Exercise brief = The answer must be a single number, namely how many lines in the entries below contain the string "flip".

Collected data:
((
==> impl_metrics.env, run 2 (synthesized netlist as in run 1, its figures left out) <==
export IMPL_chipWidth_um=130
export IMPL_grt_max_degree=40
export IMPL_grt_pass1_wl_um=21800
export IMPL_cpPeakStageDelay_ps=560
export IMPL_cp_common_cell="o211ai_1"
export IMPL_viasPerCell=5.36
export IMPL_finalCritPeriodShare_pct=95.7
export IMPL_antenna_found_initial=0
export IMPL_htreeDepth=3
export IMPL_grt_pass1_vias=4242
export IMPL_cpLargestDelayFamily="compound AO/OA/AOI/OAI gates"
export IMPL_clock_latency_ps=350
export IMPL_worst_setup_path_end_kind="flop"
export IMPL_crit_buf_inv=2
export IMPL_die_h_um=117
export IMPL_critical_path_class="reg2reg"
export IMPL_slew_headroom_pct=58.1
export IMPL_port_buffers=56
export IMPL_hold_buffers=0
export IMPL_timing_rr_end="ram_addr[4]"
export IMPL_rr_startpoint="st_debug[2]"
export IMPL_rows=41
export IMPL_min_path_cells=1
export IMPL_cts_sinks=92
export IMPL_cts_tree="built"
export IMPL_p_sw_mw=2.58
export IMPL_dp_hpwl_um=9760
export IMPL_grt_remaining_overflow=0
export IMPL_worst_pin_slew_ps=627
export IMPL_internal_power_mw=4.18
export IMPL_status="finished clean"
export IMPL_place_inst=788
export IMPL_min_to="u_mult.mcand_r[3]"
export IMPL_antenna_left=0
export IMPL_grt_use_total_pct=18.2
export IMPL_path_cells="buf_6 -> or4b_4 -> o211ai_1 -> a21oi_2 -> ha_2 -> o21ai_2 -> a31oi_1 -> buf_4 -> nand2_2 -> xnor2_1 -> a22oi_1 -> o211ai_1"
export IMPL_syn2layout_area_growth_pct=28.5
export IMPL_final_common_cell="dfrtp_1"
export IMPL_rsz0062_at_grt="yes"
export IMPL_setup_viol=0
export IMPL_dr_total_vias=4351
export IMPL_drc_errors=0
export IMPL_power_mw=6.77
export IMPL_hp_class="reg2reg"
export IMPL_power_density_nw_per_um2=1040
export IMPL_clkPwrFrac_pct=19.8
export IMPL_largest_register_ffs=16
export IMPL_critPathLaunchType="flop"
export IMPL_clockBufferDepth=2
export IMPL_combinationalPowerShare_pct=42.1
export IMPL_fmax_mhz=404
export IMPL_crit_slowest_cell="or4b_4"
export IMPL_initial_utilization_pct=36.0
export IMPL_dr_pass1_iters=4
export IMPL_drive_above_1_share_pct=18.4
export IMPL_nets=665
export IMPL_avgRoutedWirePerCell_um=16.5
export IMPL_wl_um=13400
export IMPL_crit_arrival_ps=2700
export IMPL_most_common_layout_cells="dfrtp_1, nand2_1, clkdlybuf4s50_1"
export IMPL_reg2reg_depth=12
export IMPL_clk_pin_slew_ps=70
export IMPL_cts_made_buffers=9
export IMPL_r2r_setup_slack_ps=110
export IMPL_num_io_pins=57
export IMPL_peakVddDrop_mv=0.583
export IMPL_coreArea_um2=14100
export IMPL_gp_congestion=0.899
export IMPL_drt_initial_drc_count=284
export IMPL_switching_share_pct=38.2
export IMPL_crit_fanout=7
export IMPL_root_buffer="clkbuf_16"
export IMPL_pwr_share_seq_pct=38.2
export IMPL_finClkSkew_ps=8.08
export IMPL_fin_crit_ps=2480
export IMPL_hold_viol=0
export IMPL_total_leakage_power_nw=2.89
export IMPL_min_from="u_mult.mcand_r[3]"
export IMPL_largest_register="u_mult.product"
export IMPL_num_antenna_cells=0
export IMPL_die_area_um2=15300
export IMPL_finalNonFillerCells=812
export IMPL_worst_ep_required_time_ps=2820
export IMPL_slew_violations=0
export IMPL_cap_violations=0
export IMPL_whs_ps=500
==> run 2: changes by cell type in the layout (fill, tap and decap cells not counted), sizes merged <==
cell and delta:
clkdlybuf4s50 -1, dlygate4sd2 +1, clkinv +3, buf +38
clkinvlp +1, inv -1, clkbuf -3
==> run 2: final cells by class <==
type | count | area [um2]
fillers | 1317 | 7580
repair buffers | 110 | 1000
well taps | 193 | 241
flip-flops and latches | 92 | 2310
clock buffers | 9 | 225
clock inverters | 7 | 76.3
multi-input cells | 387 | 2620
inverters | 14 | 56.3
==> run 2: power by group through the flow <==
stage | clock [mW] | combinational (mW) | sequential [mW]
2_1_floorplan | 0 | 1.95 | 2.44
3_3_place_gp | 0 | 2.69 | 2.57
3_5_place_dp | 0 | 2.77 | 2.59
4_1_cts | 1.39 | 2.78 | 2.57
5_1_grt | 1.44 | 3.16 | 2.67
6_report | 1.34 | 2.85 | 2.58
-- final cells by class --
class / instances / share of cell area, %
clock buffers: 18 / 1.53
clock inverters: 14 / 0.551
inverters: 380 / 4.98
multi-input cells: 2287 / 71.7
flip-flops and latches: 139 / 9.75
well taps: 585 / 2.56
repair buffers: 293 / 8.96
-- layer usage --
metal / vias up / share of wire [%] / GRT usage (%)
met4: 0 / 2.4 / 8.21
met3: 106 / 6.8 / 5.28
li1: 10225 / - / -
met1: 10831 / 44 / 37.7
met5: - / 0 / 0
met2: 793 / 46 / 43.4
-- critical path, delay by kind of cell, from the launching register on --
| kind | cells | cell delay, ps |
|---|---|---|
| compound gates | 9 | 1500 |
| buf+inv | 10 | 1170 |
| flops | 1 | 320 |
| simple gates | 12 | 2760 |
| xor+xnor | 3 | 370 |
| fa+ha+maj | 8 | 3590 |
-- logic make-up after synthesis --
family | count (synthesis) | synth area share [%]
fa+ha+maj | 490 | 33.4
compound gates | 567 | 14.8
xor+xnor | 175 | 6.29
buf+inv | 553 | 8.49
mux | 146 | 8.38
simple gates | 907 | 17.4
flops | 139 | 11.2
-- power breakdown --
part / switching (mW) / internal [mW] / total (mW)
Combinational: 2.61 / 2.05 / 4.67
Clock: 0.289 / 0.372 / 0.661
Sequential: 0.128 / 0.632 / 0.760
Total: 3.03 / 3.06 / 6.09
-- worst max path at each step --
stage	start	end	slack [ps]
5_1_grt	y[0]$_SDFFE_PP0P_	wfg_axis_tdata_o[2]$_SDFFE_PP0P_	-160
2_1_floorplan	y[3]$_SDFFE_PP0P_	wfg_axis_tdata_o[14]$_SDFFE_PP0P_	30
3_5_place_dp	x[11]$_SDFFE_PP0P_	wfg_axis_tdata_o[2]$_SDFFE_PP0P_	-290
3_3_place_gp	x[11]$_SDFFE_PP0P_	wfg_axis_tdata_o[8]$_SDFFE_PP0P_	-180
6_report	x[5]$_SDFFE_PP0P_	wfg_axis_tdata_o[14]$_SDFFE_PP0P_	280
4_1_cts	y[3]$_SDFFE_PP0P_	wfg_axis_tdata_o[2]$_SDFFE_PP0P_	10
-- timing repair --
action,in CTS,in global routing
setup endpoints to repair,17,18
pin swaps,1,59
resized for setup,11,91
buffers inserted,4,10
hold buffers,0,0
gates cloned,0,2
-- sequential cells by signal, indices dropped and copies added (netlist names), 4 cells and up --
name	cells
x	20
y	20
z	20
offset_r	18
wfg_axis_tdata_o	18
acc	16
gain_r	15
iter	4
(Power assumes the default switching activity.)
===== src/rtl/ibex_register_file_wr_ctrl.sv =====
// Write-port controller for a RAM-based register file: zero-fills x1.. after reset
// or on request, then arbitrates the single write port between core and aux.
module ibex_register_file_wr_ctrl #(
  parameter bit          RV32E        = 1'b0,
  parameter int unsigned DataWidth    = 32,
  parameter int unsigned StarveThresh = 8
) (
  input  logic                 clk_i,
  input  logic                 rst_ni,
  input  logic                 init_req_i,
  input  logic                 core_we_i,
  input  logic [4:0]           core_waddr_i,
  input  logic [DataWidth-1:0] core_wdata_i,
  input  logic                 aux_req_i,
  input  logic [4:0]           aux_waddr_i,
  input  logic [DataWidth-1:0] aux_wdata_i,
  output logic                 aux_gnt_o,
  output logic                 aux_starved_o,
  output logic                 rf_we_o,
  output logic [4:0]           rf_waddr_o,
  output logic [DataWidth-1:0] rf_wdata_o,
  output logic                 busy_o,
  output logic                 core_err_o
);
  localparam int unsigned NumWords = RV32E ? 16 : 32;
  localparam logic [4:0]  LastAddr = 5'(NumWords - 1);
  localparam logic [4:0]  AddrMask = RV32E ? 5'h0f : 5'h1f;
  localparam logic [7:0]  Thresh   = 8'(StarveThresh);

  typedef enum logic [1:0] {ST_RST, ST_INIT, ST_IDLE} state_e;

  state_e               r_state, w_state_nxt;
  logic [4:0]           r_cnt, w_cnt_nxt;
  logic [7:0]           r_scnt, w_scnt_nxt;
  logic                 r_err, w_err_nxt;
  logic                 r_starved;
  logic                 w_we, w_gnt, w_busy;
  logic [4:0]           w_waddr;
  logic [DataWidth-1:0] w_wdata;
  logic [4:0]           w_core_addr, w_aux_addr;

  // Bit 4 is meaningless for a 16-entry file, so fold it away before the x0 test.
  assign w_core_addr = core_waddr_i & AddrMask;
  assign w_aux_addr  = aux_waddr_i & AddrMask;

  always_comb begin
    w_state_nxt = r_state;
    w_cnt_nxt   = r_cnt;
    w_err_nxt   = r_err;
    w_we        = 1'b0;
    w_waddr     = 5'd0;
    w_wdata     = '0;
    w_gnt       = 1'b0;
    w_busy      = 1'b1;
    case (r_state)
      ST_RST: begin
        w_state_nxt = ST_INIT;
        w_cnt_nxt   = 5'd1;
        if (core_we_i) w_err_nxt = 1'b1;
      end
      ST_INIT: begin
        w_we      = 1'b1;
        w_waddr   = r_cnt;
        w_cnt_nxt = r_cnt + 5'd1;
        if (core_we_i) w_err_nxt = 1'b1;
        if (r_cnt == LastAddr) w_state_nxt = ST_IDLE;
      end
      ST_IDLE: begin
        w_busy = 1'b0;
        if (core_we_i) begin
          if (w_core_addr != 5'd0) begin
            w_we    = 1'b1;
            w_waddr = w_core_addr;
            w_wdata = core_wdata_i;
          end
        end else if (aux_req_i) begin
          // x0 requests are granted so the requester retires them, but never written.
          w_gnt = 1'b1;
          if (w_aux_addr != 5'd0) begin
            w_we    = 1'b1;
            w_waddr = w_aux_addr;
            w_wdata = aux_wdata_i;
          end
        end
        if (init_req_i) begin
          w_state_nxt = ST_INIT;
          w_cnt_nxt   = 5'd1;
          w_err_nxt   = 1'b0;
        end
      end
      default: w_state_nxt = ST_RST;
    endcase
  end

  always_comb begin
    w_scnt_nxt = 8'd0;
    if (aux_req_i && !w_gnt) w_scnt_nxt = (r_scnt == 8'hff) ? r_scnt : r_scnt + 8'd1;
  end

  always_ff @(posedge clk_i or negedge rst_ni) begin
    if (!rst_ni) begin
      r_state   <= ST_RST;
      r_cnt     <= 5'd1;
      r_scnt    <= 8'd0;
      r_err     <= 1'b0;
      r_starved <= 1'b0;
    end else begin
      r_state   <= w_state_nxt;
      r_cnt     <= w_cnt_nxt;
      r_scnt    <= w_scnt_nxt;
      r_err     <= w_err_nxt;
      r_starved <= (w_scnt_nxt >= Thresh);
    end
  end

  assign rf_we_o       = w_we;
  assign rf_waddr_o    = w_waddr;
  assign rf_wdata_o    = w_wdata;
  assign aux_gnt_o     = w_gnt;
  assign busy_o        = w_busy;
  assign core_err_o    = r_err;
  assign aux_starved_o = r_starved;
endmodule
### src/rtl/rv3n_jcond_sched.sv
// rv3n_jcond_sched
//
// Issue scheduler for the single conditional-branch/JALR resolution unit (func_jcond).
// Two in-order dispatch lanes (lane 0 older) enqueue into an age-ordered circular queue.
// At most one entry issues per cycle, oldest first. A redirect (sched_flush) discards every
// queued and inbound request, and the unit's busy signal holds the head in place.
//
// Optional feature: define JCOND_SCHED_BYPASS_EN so that lane 0 can issue straight from its
// inputs in the same cycle when the queue is empty.
//
// Parameters:
//   DEPTH  queue entries (power of two, >= 2)
//   XLEN   PC / operand width
//
// Ports:
//   clk, rst                           clock, synchronous active-high reset
//   in{0,1}_valid / in{0,1}_ready      lane handshakes
//   in{0,1}_para/_imm/_pc/_op0/_op1    lane payloads
//   sched_flush                        redirect, kills queued and inbound requests
//   func_jcond_ack_busy                unit cannot take an issue this cycle
//   func_jcond_req_valid               issue strobe
//   func_jcond_req_para/_imm/_pc/_operand0/_operand1   issued payload (0 when not issuing)
//   sched_count, sched_empty           occupancy
module rv3n_jcond_sched #(
    parameter int unsigned DEPTH = 4,
    parameter int unsigned XLEN  = 32
) (
    input  logic                     clk,
    input  logic                     rst,

    input  logic                     in0_valid,
    output logic                     in0_ready,
    input  logic [7:0]               in0_para,
    input  logic [12:0]              in0_imm,
    input  logic [XLEN-1:0]          in0_pc,
    input  logic [XLEN-1:0]          in0_op0,
    input  logic [XLEN-1:0]          in0_op1,

    input  logic                     in1_valid,
    output logic                     in1_ready,
    input  logic [7:0]               in1_para,
    input  logic [12:0]              in1_imm,
    input  logic [XLEN-1:0]          in1_pc,
    input  logic [XLEN-1:0]          in1_op0,
    input  logic [XLEN-1:0]          in1_op1,

    input  logic                     sched_flush,
    input  logic                     func_jcond_ack_busy,

    output logic                     func_jcond_req_valid,
    output logic [7:0]               func_jcond_req_para,
    output logic [12:0]              func_jcond_req_imm,
    output logic [XLEN-1:0]          func_jcond_req_pc,
    output logic [XLEN-1:0]          func_jcond_req_operand0,
    output logic [XLEN-1:0]          func_jcond_req_operand1,

    output logic [$clog2(DEPTH):0]   sched_count,
    output logic                     sched_empty
);

    localparam int unsigned PW = $clog2(DEPTH);
    localparam int unsigned CW = PW + 1;
    localparam logic [CW-1:0] LP_DEPTH    = CW'(DEPTH);
    localparam logic [CW-1:0] LP_DEPTH_M2 = CW'(DEPTH - 2);

    // Queue storage
    logic [7:0]      r_para [DEPTH];
    logic [12:0]     r_imm  [DEPTH];
    logic [XLEN-1:0] r_pc   [DEPTH];
    logic [XLEN-1:0] r_op0  [DEPTH];
    logic [XLEN-1:0] r_op1  [DEPTH];

    logic [PW-1:0]   r_rd_ptr;
    logic [PW-1:0]   r_wr_ptr;
    logic [CW-1:0]   r_count;

    logic            w_acc0;
    logic            w_acc1;
    logic            w_q_issue;
    logic            w_bypass;
    logic            w_wr0;
    logic [PW-1:0]   w_wr_ptr1;

    // Readiness uses only the registered count; a same-cycle dequeue is not credited.
    assign in0_ready = ~sched_flush & (r_count < LP_DEPTH);
    assign in1_ready = ~sched_flush &
                       (in0_valid ? (in0_ready & (r_count <= LP_DEPTH_M2))
                                  : (r_count < LP_DEPTH));

    assign w_acc0 = in0_valid & in0_ready;
    assign w_acc1 = in1_valid & in1_ready;

    assign w_q_issue = (r_count != '0) & ~func_jcond_ack_busy & ~sched_flush;

`ifdef JCOND_SCHED_BYPASS_EN
    // Empty queue: lane 0 goes straight to the unit and never occupies a slot.
    assign w_bypass = (r_count == '0) & ~func_jcond_ack_busy & ~sched_flush & in0_valid & ~rst;
`else
    assign w_bypass = 1'b0;
`endif

    // Lane 0 takes the tail slot unless bypassed; lane 1 lands right after whatever lane 0 used.
    assign w_wr0     = w_acc0 & ~w_bypass;
    assign w_wr_ptr1 = r_wr_ptr + PW'(w_wr0);

    always_ff @(posedge clk) begin
        if (rst) begin
            r_rd_ptr <= '0;
            r_wr_ptr <= '0;
            r_count  <= '0;
            for (int i = 0; i < DEPTH; i++) begin
                r_para[i] <= '0;
                r_imm[i]  <= '0;
                r_pc[i]   <= '0;
                r_op0[i]  <= '0;
                r_op1[i]  <= '0;
            end
        end else if (sched_flush) begin
            // Nothing is accepted during flush, so the write pointer stays put.
            r_count  <= '0;
            r_rd_ptr <= r_wr_ptr;
        end else begin
            if (w_wr0) begin
                r_para[r_wr_ptr] <= in0_para;
                r_imm[r_wr_ptr]  <= in0_imm;
                r_pc[r_wr_ptr]   <= in0_pc;
                r_op0[r_wr_ptr]  <= in0_op0;
                r_op1[r_wr_ptr]  <= in0_op1;
            end
            if (w_acc1) begin
                r_para[w_wr_ptr1] <= in1_para;
                r_imm[w_wr_ptr1]  <= in1_imm;
                r_pc[w_wr_ptr1]   <= in1_pc;
                r_op0[w_wr_ptr1]  <= in1_op0;
                r_op1[w_wr_ptr1]  <= in1_op1;
            end
            r_wr_ptr <= w_wr_ptr1 + PW'(w_acc1);
            r_rd_ptr <= r_rd_ptr + PW'(w_q_issue);
            r_count  <= r_count + CW'(w_wr0) + CW'(w_acc1) - CW'(w_q_issue);
        end
    end

    // Issue payload; zero whenever nothing is issued.
    always_comb begin
        func_jcond_req_valid    = 1'b0;
        func_jcond_req_para     = '0;
        func_jcond_req_imm      = '0;
        func_jcond_req_pc       = '0;
        func_jcond_req_operand0 = '0;
        func_jcond_req_operand1 = '0;
        if (w_q_issue) begin
            func_jcond_req_valid    = 1'b1;
            func_jcond_req_para     = r_para[r_rd_ptr];
            func_jcond_req_imm      = r_imm[r_rd_ptr];
            func_jcond_req_pc       = r_pc[r_rd_ptr];
            func_jcond_req_operand0 = r_op0[r_rd_ptr];
            func_jcond_req_operand1 = r_op1[r_rd_ptr];
        end else if (w_bypass) begin
            func_jcond_req_valid    = 1'b1;
            func_jcond_req_para     = in0_para;
            func_jcond_req_imm      = in0_imm;
            func_jcond_req_pc       = in0_pc;
            func_jcond_req_operand0 = in0_op0;
            func_jcond_req_operand1 = in0_op1;
        end
    end

    assign sched_count = r_count;
    assign sched_empty = (r_count == '0);

endmodule
### src/rtl/sim_lcd_sequencer.sv
// sim_lcd_sequencer: enables a SIM read, waits for Hecho or timeout, then shows
// the two stored phonebook contacts on a two-line LCD, one at a time. A
// debounced pushbutton or an idle dwell timer switches between contacts.
//
// LCD handshake: LCD_Req is a level request. While it is high, DatoW and
// LCD_Linea hold the line to write and stay stable until the edge that samples
// LCD_Ack=1. That edge consumes the current line. If another line follows
// (L0 -> L1), LCD_Req stays high and DatoW/LCD_Linea change at that same edge.
// LCD_Ack is ignored whenever LCD_Req is low.
module sim_lcd_sequencer #(
    parameter int TIMEOUT_CYCLES  = 50_000_000,
    parameter int DWELL_CYCLES    = 150_000_000,
    parameter int DEBOUNCE_CYCLES = 500_000
) (
    input  logic       CLK,
    input  logic       Reset,
    input  logic       Start,
    input  logic       Boton,
    output logic       Habilitar,
    input  logic       Hecho,
    output logic [1:0] DatoW,
    output logic       LCD_Req,
    output logic       LCD_Linea,
    input  logic       LCD_Ack,
    output logic       Error,
    output logic [2:0] Estado
);

    localparam logic [2:0] S_IDLE  = 3'd0;
    localparam logic [2:0] S_LEER  = 3'd1;
    localparam logic [2:0] S_L0    = 3'd2;
    localparam logic [2:0] S_L1    = 3'd3;
    localparam logic [2:0] S_PAUSA = 3'd4;
    localparam logic [2:0] S_ERROR = 3'd5;

    localparam int TO_W = (TIMEOUT_CYCLES  > 1) ? $clog2(TIMEOUT_CYCLES)  : 1;
    localparam int DW_W = (DWELL_CYCLES    > 1) ? $clog2(DWELL_CYCLES)    : 1;
    localparam int DB_W = (DEBOUNCE_CYCLES > 1) ? $clog2(DEBOUNCE_CYCLES) : 1;

    localparam logic [TO_W-1:0] TO_LAST = TO_W'((TIMEOUT_CYCLES  > 0) ? TIMEOUT_CYCLES  - 1 : 0);
    localparam logic [DW_W-1:0] DW_LAST = DW_W'((DWELL_CYCLES    > 0) ? DWELL_CYCLES    - 1 : 0);
    localparam logic [DB_W-1:0] DB_LAST = DB_W'((DEBOUNCE_CYCLES > 0) ? DEBOUNCE_CYCLES - 1 : 0);
    localparam logic            DW_ON   = (DWELL_CYCLES != 0);

    logic [2:0]      state, state_n;
    logic            contact, contact_n;
    logic            pend, pend_n;
    logic [TO_W-1:0] to_cnt;
    logic [DW_W-1:0] dw_cnt;
    logic [DB_W-1:0] db_cnt;
    logic            btn_s1, btn_s2, db_level, db_prev;
    logic            press, to_hit, dw_hit;

    assign press  = db_level & ~db_prev;
    assign to_hit = (to_cnt == TO_LAST);
    assign dw_hit = DW_ON && (dw_cnt == DW_LAST);
    assign Estado = state;

    // Synchronize the raw button, then accept a new level only after
    // DEBOUNCE_CYCLES consecutive samples that differ from the current one.
    always_ff @(posedge CLK or negedge Reset) begin
        if (!Reset) begin
            btn_s1   <= 1'b0;
            btn_s2   <= 1'b0;
            db_cnt   <= '0;
            db_level <= 1'b0;
            db_prev  <= 1'b0;
        end else begin
            btn_s1  <= Boton;
            btn_s2  <= btn_s1;
            db_prev <= db_level;
            if (btn_s2 != db_level) begin
                if (db_cnt == DB_LAST) begin
                    db_level <= btn_s2;
                    db_cnt   <= '0;
                end else begin
                    db_cnt <= db_cnt + 1'b1;
                end
            end else begin
                db_cnt <= '0;
            end
        end
    end

    // Next-state, contact index and pending-press decisions.
    always_comb begin
        state_n   = state;
        contact_n = contact;
        pend_n    = pend;
        case (state)
            S_IDLE: begin
                contact_n = 1'b0;
                pend_n    = 1'b0;
                if (Start) state_n = S_LEER;
            end
            S_LEER: begin
                contact_n = 1'b0;
                pend_n    = 1'b0;
                if (Hecho)       state_n = S_L0;
                else if (to_hit) state_n = S_ERROR;
            end
            S_L0: begin
                if (press)   pend_n  = 1'b1;
                if (LCD_Ack) state_n = S_L1;
            end
            S_L1: begin
                if (press)   pend_n  = 1'b1;
                if (LCD_Ack) state_n = S_PAUSA;
            end
            S_PAUSA: begin
                // A re-read request wins; otherwise any advance cause (held
                // press, fresh press, dwell expiry) yields one single advance.
                if (Start) begin
                    state_n   = S_LEER;
                    contact_n = 1'b0;
                    pend_n    = 1'b0;
                end else if (pend || press || dw_hit) begin
                    state_n   = S_L0;
                    contact_n = ~contact;
                    pend_n    = 1'b0;
                end
            end
            S_ERROR: begin
                if (Start) begin
                    state_n   = S_LEER;
                    contact_n = 1'b0;
                    pend_n    = 1'b0;
                end
            end
            default: begin
                state_n   = S_IDLE;
                contact_n = 1'b0;
                pend_n    = 1'b0;
            end
        endcase
    end

    // State, contact, pending flag and the two per-state counters; each
    // counter restarts from zero whenever its state is (re)entered.
    always_ff @(posedge CLK or negedge Reset) begin
        if (!Reset) begin
            state   <= S_IDLE;
            contact <= 1'b0;
            pend    <= 1'b0;
            to_cnt  <= '0;
            dw_cnt  <= '0;
        end else begin
            state   <= state_n;
            contact <= contact_n;
            pend    <= pend_n;
            to_cnt  <= (state == S_LEER  && state_n == S_LEER)  ? to_cnt + 1'b1 : '0;
            dw_cnt  <= (state == S_PAUSA && state_n == S_PAUSA) ? dw_cnt + 1'b1 : '0;
        end
    end

    // Registered outputs decoded from the next state so they line up with Estado.
    always_ff @(posedge CLK or negedge Reset) begin
        if (!Reset) begin
            Habilitar <= 1'b0;
            LCD_Req   <= 1'b0;
            LCD_Linea <= 1'b0;
            DatoW     <= 2'b00;
            Error     <= 1'b0;
        end else begin
            Habilitar <= (state_n == S_LEER);
            LCD_Req   <= (state_n == S_L0) || (state_n == S_L1);
            LCD_Linea <= (state_n == S_L1);
            Error     <= (state_n == S_ERROR);
            case (state_n)
                S_L0:    DatoW <= {contact_n, 1'b0};
                S_L1:    DatoW <= {contact_n, 1'b1};
                default: DatoW <= 2'b00;
            endcase
        end
    end

endmodule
))
Answer space = 2